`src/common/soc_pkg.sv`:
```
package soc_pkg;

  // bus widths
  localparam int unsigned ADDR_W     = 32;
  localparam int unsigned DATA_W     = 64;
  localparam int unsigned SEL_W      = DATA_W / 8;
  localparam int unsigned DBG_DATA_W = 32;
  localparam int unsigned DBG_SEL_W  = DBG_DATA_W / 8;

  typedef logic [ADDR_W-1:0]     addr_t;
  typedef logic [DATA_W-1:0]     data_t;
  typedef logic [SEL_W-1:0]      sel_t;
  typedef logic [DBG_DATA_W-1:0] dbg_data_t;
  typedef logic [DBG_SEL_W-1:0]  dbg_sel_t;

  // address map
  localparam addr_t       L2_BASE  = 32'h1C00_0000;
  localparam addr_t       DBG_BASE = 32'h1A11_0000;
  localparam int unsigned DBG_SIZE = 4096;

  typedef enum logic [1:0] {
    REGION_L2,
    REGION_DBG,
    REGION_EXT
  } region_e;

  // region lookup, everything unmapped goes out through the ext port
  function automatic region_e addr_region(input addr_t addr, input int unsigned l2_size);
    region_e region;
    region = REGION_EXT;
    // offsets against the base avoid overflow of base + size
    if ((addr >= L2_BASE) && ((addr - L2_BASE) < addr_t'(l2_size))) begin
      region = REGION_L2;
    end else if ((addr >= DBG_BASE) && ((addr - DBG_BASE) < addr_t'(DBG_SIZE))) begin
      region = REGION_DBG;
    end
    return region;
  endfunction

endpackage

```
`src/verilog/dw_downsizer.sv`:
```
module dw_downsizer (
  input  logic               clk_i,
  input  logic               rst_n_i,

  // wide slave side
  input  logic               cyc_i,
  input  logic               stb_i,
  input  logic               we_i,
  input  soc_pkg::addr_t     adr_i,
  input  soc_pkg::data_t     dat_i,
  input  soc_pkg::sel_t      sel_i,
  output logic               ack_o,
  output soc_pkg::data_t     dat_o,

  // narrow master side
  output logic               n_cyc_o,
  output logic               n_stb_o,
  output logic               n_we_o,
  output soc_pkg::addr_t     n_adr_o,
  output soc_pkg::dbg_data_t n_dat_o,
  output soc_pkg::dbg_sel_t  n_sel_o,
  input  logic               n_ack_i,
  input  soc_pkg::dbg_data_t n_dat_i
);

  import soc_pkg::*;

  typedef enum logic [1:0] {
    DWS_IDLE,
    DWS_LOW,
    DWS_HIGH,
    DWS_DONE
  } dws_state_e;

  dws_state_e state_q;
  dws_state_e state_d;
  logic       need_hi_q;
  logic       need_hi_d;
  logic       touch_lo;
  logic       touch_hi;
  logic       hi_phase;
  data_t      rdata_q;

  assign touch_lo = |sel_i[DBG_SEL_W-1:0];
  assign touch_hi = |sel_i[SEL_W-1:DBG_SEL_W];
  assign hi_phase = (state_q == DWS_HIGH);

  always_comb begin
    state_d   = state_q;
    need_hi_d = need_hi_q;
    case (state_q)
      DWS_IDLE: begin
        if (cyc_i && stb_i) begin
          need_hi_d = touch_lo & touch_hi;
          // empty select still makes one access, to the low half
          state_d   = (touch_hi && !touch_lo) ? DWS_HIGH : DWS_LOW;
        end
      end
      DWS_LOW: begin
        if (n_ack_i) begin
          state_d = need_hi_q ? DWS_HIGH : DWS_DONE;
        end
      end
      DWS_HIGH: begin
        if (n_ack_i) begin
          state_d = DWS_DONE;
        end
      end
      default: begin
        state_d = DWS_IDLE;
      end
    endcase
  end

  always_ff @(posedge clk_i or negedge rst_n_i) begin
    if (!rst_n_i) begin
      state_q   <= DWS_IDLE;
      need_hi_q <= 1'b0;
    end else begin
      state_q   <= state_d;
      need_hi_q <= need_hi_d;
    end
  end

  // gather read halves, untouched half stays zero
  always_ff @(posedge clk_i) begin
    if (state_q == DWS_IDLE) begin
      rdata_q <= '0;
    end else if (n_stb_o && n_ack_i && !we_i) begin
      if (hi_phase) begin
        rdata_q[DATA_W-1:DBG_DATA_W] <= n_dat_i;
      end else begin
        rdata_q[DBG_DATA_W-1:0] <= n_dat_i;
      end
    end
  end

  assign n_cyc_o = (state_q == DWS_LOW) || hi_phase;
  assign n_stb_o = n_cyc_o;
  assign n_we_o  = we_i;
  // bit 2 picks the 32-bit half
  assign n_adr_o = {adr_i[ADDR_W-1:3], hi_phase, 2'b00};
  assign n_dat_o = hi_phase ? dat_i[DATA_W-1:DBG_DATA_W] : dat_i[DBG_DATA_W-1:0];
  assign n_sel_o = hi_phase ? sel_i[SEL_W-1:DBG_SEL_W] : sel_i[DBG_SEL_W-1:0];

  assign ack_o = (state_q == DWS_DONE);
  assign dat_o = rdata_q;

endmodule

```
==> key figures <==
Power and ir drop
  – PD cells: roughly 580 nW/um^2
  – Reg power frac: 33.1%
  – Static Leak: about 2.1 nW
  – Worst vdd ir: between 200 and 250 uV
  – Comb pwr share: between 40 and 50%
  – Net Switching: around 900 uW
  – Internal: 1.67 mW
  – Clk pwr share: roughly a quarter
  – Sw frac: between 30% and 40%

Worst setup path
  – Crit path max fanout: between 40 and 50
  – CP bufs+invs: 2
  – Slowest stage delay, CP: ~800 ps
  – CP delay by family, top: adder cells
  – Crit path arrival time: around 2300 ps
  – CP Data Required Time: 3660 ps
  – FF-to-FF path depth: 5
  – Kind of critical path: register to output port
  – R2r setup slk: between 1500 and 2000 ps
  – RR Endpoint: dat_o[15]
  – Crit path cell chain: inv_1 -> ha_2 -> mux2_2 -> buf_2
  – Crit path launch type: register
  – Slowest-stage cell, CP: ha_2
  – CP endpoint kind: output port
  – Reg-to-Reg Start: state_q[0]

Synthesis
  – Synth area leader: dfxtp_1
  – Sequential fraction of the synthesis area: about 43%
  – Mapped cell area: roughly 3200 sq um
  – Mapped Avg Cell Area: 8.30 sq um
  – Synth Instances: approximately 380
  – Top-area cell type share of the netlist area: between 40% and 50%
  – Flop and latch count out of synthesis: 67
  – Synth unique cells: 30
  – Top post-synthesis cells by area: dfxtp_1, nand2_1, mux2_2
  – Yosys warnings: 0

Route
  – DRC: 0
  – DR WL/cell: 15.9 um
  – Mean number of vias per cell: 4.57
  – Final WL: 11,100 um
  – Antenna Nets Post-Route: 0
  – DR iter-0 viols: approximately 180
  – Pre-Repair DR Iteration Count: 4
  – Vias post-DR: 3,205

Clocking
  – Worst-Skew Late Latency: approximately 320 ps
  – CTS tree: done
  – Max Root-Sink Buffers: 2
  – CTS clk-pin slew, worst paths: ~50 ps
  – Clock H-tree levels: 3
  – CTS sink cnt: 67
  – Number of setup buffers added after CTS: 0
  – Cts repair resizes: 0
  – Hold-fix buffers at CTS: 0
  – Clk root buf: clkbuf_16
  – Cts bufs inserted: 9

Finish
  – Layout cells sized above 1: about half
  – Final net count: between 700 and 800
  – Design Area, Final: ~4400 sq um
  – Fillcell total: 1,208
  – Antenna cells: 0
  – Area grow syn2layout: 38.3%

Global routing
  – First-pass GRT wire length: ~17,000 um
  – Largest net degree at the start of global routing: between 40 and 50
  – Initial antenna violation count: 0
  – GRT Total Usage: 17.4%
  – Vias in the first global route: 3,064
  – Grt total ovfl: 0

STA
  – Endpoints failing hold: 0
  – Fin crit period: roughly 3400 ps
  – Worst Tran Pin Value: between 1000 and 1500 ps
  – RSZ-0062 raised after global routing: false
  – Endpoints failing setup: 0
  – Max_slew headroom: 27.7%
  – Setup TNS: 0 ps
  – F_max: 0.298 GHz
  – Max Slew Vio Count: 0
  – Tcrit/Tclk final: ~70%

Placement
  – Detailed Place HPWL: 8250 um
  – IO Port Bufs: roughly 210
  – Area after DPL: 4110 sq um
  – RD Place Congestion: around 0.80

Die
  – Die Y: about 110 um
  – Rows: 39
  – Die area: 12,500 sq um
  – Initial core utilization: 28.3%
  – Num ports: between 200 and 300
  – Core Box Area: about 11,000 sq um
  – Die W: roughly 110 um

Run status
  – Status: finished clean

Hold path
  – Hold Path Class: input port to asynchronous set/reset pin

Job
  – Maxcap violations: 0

☆ ☆ ☆ ☆ ☆ ☆ ☆

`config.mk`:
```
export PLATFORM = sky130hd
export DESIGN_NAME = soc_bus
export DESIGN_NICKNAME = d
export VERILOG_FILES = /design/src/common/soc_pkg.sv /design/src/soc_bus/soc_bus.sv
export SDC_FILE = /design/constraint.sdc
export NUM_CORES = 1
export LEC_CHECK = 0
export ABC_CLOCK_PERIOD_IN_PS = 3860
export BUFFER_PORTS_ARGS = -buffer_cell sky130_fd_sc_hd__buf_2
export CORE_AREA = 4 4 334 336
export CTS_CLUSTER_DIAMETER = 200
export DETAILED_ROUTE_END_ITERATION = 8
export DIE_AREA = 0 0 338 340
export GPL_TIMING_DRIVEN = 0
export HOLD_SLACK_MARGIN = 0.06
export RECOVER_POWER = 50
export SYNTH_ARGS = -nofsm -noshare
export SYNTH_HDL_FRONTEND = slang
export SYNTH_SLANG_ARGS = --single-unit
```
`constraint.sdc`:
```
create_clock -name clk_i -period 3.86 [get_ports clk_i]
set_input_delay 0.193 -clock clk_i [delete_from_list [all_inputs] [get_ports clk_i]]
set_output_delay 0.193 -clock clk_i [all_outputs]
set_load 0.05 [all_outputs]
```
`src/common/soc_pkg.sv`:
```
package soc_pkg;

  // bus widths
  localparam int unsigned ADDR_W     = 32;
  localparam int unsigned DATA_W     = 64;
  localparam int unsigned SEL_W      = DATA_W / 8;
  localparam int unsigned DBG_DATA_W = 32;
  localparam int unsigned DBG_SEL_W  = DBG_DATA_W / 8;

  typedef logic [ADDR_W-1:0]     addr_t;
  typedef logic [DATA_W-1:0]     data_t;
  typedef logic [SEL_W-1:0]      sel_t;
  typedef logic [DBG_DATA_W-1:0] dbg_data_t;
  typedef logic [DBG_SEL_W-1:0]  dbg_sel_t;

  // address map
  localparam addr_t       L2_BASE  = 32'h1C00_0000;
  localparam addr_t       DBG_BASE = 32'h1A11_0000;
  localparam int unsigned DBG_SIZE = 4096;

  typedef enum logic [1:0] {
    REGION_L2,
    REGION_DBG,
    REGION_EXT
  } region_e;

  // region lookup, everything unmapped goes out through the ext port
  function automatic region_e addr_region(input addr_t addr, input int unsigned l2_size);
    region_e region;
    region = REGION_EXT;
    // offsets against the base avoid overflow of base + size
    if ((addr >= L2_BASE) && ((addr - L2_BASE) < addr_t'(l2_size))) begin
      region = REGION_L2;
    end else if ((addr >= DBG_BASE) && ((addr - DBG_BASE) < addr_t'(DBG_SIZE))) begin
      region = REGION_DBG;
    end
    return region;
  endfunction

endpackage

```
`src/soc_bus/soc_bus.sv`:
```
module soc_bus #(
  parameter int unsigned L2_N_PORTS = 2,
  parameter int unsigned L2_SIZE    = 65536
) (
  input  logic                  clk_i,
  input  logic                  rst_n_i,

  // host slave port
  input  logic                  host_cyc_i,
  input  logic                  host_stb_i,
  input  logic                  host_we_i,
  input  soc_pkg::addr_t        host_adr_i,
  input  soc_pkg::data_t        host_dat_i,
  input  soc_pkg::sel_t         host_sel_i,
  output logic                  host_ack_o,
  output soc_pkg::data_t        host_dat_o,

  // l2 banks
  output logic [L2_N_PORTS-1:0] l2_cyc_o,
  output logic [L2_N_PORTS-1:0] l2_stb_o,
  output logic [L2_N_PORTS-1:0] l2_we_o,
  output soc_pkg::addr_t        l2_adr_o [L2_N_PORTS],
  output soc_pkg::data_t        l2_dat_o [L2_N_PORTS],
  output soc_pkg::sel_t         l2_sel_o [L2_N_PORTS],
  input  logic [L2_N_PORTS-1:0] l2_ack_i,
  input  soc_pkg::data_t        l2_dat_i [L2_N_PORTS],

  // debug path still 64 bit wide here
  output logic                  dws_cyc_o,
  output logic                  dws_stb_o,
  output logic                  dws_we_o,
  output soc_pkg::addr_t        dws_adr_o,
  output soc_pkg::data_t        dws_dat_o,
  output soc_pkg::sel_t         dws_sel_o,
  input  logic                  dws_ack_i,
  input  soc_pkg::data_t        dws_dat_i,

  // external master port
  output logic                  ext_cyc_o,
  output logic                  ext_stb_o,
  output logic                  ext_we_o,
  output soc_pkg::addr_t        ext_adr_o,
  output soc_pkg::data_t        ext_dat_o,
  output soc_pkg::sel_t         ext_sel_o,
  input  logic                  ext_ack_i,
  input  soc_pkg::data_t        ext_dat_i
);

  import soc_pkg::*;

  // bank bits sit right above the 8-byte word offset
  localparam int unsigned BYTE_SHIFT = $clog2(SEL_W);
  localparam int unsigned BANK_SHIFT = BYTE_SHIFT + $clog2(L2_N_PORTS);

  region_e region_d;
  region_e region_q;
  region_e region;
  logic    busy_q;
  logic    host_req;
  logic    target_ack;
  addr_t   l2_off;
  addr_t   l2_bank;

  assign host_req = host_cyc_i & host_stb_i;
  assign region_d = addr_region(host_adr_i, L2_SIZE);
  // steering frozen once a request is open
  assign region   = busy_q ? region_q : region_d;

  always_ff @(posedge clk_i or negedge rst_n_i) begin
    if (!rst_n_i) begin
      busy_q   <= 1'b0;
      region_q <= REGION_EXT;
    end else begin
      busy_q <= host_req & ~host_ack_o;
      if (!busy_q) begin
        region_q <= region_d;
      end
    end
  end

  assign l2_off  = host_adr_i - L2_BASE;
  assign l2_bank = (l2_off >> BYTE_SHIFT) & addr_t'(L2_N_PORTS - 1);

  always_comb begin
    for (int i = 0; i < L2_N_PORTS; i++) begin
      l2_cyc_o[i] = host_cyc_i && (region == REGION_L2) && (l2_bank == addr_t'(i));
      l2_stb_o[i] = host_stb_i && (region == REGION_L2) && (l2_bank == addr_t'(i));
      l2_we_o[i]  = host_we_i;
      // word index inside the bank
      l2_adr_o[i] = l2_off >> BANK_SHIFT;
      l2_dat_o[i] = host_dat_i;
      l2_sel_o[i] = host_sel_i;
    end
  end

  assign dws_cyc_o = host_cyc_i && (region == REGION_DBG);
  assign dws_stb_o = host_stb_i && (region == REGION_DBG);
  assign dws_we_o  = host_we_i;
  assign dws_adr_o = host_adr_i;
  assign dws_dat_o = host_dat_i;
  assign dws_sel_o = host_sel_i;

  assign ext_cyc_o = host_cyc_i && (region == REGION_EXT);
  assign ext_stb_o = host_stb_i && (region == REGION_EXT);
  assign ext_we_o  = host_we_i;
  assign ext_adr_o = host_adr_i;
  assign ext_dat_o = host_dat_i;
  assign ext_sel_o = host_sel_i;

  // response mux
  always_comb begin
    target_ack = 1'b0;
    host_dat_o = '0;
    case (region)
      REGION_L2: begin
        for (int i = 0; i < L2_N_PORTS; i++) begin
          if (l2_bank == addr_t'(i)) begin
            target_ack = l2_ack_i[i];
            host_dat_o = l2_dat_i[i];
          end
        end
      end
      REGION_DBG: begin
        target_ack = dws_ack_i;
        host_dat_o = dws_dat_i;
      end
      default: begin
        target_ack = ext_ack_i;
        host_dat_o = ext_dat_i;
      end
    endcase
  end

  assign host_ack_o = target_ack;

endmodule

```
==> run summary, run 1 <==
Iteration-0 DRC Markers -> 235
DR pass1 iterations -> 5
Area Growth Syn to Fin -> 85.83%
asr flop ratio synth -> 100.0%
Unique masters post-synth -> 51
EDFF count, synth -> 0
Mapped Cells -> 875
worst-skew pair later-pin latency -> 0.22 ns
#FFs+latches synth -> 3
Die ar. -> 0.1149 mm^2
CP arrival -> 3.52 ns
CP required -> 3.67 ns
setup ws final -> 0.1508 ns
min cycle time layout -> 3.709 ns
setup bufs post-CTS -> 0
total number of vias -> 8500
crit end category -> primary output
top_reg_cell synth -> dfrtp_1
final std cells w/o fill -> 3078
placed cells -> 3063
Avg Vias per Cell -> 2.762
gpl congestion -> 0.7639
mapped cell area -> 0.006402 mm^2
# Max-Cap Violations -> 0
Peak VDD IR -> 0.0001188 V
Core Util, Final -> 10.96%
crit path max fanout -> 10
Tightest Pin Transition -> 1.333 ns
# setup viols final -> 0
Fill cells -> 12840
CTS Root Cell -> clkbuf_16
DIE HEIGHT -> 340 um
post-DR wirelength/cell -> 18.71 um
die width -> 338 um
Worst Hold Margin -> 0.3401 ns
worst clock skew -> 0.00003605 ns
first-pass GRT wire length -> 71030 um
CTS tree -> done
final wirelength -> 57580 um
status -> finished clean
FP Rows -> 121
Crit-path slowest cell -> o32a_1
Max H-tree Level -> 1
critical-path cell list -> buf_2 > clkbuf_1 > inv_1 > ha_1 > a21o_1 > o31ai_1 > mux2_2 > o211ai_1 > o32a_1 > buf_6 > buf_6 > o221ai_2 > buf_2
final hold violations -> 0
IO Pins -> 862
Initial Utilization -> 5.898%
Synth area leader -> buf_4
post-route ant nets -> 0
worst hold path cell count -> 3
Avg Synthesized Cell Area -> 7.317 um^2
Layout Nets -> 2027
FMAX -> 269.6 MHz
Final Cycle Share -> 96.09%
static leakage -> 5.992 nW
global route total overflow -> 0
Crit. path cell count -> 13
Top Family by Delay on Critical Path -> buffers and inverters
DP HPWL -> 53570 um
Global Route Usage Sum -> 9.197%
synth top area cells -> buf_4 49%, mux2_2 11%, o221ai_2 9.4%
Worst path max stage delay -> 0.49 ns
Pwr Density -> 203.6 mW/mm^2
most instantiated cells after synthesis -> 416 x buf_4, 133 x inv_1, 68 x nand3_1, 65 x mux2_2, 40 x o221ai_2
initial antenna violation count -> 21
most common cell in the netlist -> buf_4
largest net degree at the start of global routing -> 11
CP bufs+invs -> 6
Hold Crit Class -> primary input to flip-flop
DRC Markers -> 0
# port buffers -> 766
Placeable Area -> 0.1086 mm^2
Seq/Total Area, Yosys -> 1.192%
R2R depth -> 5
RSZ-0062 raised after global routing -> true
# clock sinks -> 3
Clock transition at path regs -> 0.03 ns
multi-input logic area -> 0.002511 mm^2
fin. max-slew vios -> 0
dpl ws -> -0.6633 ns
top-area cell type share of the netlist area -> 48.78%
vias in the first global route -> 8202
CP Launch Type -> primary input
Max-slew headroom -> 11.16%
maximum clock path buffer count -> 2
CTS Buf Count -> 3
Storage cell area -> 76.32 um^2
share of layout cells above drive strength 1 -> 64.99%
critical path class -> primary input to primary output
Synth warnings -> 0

☆ ☆ ☆ ☆ ☆ ☆ ☆

Scan the listing above. Collect all lines with the word "register".

■ Solution for this task ■
  – Kind of critical path: register to output port
  – Crit path launch type: register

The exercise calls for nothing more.